Vice-presidente argentino defende mudanças em órgão que mede a inflação
da Efe
O vice-presidente da Argentina, Julio Cobos, aprovou nesta quinta-feira (14) uma mudança no órgão oficial que mede a inflação no país, cuja confiabilidade está sendo seriamente contestada por economistas, associações de consumidores e até por seus próprios empregados.
Cobos disse há uma cobrança por "um método pactuado, claro e transparente" para medir a inflação. "Todos os argentinos querem saber os custos da inflação, da pobreza", afirmou Cobos --que também preside o Senado, na sede do Parlamento.

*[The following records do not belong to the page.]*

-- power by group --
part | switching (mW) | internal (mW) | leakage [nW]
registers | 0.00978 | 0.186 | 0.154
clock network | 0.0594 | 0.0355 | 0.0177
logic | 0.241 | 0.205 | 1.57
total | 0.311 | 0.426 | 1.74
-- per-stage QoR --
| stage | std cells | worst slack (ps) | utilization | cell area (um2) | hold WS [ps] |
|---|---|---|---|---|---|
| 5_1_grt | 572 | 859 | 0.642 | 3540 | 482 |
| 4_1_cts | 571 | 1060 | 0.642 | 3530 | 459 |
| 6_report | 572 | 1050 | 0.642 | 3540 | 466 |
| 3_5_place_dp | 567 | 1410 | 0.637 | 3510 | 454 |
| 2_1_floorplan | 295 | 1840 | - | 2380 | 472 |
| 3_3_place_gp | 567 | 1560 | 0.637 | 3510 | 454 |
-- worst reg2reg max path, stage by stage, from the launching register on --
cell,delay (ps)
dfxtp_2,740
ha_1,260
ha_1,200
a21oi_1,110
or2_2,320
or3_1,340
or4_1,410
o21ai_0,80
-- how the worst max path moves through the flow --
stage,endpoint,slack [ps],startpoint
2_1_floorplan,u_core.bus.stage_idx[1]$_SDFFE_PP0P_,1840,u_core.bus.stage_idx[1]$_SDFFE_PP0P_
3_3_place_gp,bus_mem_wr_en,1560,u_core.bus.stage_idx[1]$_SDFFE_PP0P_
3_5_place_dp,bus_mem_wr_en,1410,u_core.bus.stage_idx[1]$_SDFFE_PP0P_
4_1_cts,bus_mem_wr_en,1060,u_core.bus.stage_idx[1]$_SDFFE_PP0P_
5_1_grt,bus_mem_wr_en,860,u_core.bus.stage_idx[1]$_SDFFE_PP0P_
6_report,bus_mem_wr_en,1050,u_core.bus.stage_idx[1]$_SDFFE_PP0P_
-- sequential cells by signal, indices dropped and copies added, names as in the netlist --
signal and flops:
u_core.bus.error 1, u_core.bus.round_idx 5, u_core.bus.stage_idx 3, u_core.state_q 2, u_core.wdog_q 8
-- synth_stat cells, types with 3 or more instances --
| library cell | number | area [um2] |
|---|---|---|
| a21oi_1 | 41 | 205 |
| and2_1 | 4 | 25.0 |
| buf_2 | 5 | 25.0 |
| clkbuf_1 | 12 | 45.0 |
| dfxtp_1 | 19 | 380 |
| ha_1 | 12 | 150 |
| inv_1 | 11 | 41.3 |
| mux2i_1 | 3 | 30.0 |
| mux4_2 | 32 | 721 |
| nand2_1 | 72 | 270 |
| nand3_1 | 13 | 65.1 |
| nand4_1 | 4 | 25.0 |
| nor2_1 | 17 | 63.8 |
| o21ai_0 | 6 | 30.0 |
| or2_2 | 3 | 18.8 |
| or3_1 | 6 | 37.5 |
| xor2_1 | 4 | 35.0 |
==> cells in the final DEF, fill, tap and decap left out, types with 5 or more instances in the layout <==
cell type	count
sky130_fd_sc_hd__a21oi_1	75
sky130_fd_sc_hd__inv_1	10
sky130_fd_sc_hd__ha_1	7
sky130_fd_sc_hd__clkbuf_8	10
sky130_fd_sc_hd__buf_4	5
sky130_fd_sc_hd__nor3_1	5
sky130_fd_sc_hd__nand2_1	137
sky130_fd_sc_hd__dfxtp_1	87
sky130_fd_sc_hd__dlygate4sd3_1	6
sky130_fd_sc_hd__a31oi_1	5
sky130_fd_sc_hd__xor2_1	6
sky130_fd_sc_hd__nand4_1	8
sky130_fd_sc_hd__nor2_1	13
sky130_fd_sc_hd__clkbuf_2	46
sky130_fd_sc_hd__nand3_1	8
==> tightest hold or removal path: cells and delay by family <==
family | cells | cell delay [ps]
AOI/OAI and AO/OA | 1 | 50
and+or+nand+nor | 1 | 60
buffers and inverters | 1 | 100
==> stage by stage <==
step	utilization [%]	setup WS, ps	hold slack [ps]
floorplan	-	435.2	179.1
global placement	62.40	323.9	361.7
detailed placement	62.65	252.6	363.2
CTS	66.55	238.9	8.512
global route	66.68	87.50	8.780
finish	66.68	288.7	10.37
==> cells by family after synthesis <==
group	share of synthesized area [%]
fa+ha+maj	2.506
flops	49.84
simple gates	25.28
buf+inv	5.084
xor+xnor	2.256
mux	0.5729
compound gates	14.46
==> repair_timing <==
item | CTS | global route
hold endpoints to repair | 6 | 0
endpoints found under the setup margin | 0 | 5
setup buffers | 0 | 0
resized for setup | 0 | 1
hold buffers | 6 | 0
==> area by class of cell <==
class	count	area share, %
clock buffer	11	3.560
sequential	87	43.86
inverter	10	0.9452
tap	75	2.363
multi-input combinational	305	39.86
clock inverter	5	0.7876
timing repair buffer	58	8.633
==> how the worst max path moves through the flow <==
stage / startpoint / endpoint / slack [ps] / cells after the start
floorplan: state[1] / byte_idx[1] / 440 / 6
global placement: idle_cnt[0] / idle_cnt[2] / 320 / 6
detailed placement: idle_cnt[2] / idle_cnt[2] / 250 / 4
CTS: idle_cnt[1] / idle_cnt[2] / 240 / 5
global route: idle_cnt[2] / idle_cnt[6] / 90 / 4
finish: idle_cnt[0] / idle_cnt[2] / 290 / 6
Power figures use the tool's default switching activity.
$ cat src/rtl/udp_tx_chan_arb.sv
// Merges NUM_CH user AXIS streams into the single UDP TX stream with per-packet arbitration.
// Default is round-robin; defining UDP_TX_ARB_PRIO_EN selects fixed lowest-index priority.
module udp_tx_chan_arb #(
   parameter int NUM_CH = 4,
   parameter int DATA_W = 64,
   parameter int KEEP_W = DATA_W/8
) (
   input  logic                       tx_axis_aclk,
   input  logic                       tx_axis_areset,
   input  logic                       udp_enable,
   input  logic [NUM_CH*16-1:0]       ch_src_port,
   input  logic [NUM_CH*16-1:0]       ch_dst_port,
   input  logic [NUM_CH*DATA_W-1:0]   s_axis_tdata,
   input  logic [NUM_CH*KEEP_W-1:0]   s_axis_tkeep,
   input  logic [NUM_CH-1:0]          s_axis_tvalid,
   input  logic [NUM_CH-1:0]          s_axis_tlast,
   output logic [NUM_CH-1:0]          s_axis_tready,
   output logic [DATA_W-1:0]          udp_tx_axis_tdata,
   output logic [KEEP_W-1:0]          udp_tx_axis_tkeep,
   output logic                       udp_tx_axis_tvalid,
   output logic                       udp_tx_axis_tlast,
   input  logic                       udp_tx_axis_tready,
   output logic [15:0]                sel_src_port,
   output logic [15:0]                sel_dst_port,
   output logic [$clog2(NUM_CH)-1:0]  sel_ch,
   output logic                       pkt_drop
);

   localparam int CH_W = $clog2(NUM_CH);

   typedef enum logic [1:0] {
      IDLE,
      XFER,
      DROP
   } state_t;

   state_t            state_q,        state_d;
   logic [CH_W-1:0]   sel_ch_q,       sel_ch_d;
   logic [15:0]       sel_src_port_q, sel_src_port_d;
   logic [15:0]       sel_dst_port_q, sel_dst_port_d;
`ifndef UDP_TX_ARB_PRIO_EN
   logic [CH_W-1:0]   last_grant_q,   last_grant_d;
`endif

   logic [DATA_W-1:0] ch_data [NUM_CH];
   logic [KEEP_W-1:0] ch_keep [NUM_CH];
   logic [15:0]       ch_src  [NUM_CH];
   logic [15:0]       ch_dst  [NUM_CH];

   logic              grant_vld;
   logic [CH_W-1:0]   grant_idx;
   logic              cur_valid;
   logic              cur_last;

   genvar gi;
   generate
      for (gi = 0; gi < NUM_CH; gi++) begin : g_chan
         assign ch_data[gi] = s_axis_tdata[DATA_W*gi +: DATA_W];
         assign ch_keep[gi] = s_axis_tkeep[KEEP_W*gi +: KEEP_W];
         assign ch_src[gi]  = ch_src_port[16*gi +: 16];
         assign ch_dst[gi]  = ch_dst_port[16*gi +: 16];
         // Only the granted channel sees ready; drops are sunk regardless of downstream.
         assign s_axis_tready[gi] = (sel_ch_q == CH_W'(gi)) &&
                                    (((state_q == XFER) && udp_tx_axis_tready) ||
                                     (state_q == DROP));
      end
   endgenerate

`ifdef UDP_TX_ARB_PRIO_EN
   always_comb begin
      grant_vld = 1'b0;
      grant_idx = '0;
      for (int i = NUM_CH-1; i >= 0; i--) begin
         if (s_axis_tvalid[CH_W'(i)]) begin
            grant_vld = 1'b1;
            grant_idx = CH_W'(i);
         end
      end
   end
`else
   always_comb begin
      int cand;
      grant_vld = 1'b0;
      grant_idx = '0;
      cand      = 0;
      // Scan starts just after the last winner and wraps, so the last winner is tried last.
      for (int k = 1; k <= NUM_CH; k++) begin
         cand = (int'(last_grant_q) + k) % NUM_CH;
         if (!grant_vld && s_axis_tvalid[CH_W'(cand)]) begin
            grant_vld = 1'b1;
            grant_idx = CH_W'(cand);
         end
      end
   end
`endif

   assign cur_valid = s_axis_tvalid[sel_ch_q];
   assign cur_last  = s_axis_tlast[sel_ch_q];

   always_comb begin
      state_d            = state_q;
      sel_ch_d           = sel_ch_q;
      sel_src_port_d     = sel_src_port_q;
      sel_dst_port_d     = sel_dst_port_q;
`ifndef UDP_TX_ARB_PRIO_EN
      last_grant_d       = last_grant_q;
`endif
      udp_tx_axis_tdata  = '0;
      udp_tx_axis_tkeep  = '0;
      udp_tx_axis_tvalid = 1'b0;
      udp_tx_axis_tlast  = 1'b0;
      pkt_drop           = 1'b0;

      case (state_q)
         IDLE: begin
            if (udp_enable && grant_vld) begin
               sel_ch_d       = grant_idx;
               sel_src_port_d = ch_src[grant_idx];
               sel_dst_port_d = ch_dst[grant_idx];
               state_d        = (ch_dst[grant_idx] == 16'h0000) ? DROP : XFER;
            end
         end

         XFER: begin
            udp_tx_axis_tdata  = ch_data[sel_ch_q];
            udp_tx_axis_tkeep  = ch_keep[sel_ch_q];
            udp_tx_axis_tvalid = cur_valid;
            udp_tx_axis_tlast  = cur_last;
            if (cur_valid && udp_tx_axis_tready && cur_last) begin
`ifndef UDP_TX_ARB_PRIO_EN
               last_grant_d = sel_ch_q;
`endif
               state_d = IDLE;
            end
         end

         DROP: begin
            if (cur_valid && cur_last) begin
               pkt_drop = 1'b1;
`ifndef UDP_TX_ARB_PRIO_EN
               last_grant_d = sel_ch_q;
`endif
               state_d = IDLE;
            end
         end

         default: state_d = IDLE;
      endcase
   end

   always_ff @(posedge tx_axis_aclk) begin
      if (tx_axis_areset) begin
         state_q        <= IDLE;
         sel_ch_q       <= '0;
         sel_src_port_q <= '0;
         sel_dst_port_q <= '0;
`ifndef UDP_TX_ARB_PRIO_EN
         last_grant_q   <= CH_W'(NUM_CH-1);
`endif
      end else begin
         state_q        <= state_d;
         sel_ch_q       <= sel_ch_d;
         sel_src_port_q <= sel_src_port_d;
         sel_dst_port_q <= sel_dst_port_d;
`ifndef UDP_TX_ARB_PRIO_EN
         last_grant_q   <= last_grant_d;
`endif
      end
   end

   assign sel_ch       = sel_ch_q;
   assign sel_src_port = sel_src_port_q;
   assign sel_dst_port = sel_dst_port_q;

endmodule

Apesar da declaração, o presidente interino do país evitou falar sobre a continuidade ou não da polêmico secretário de Comércio, Guillermo Moreno, ao dizer que essa é uma "decisão que cabe à presidente".
A credibilidade dos dados sobre a inflação do Indec (Instituto Nacional de Estatística e Censos) já foi posta em dúvida algumas vezes desde que, em 2007, sua direção introduziu mudanças metodológicas na medição dos preços, os quais, segundo consultores privados, cresceram quase o triplo do informado oficialmente.
Há meses, diferentes setores da oposição exigem a demissão de Moreno, a quem é atribuída a manipulação dos indicadores oficiais.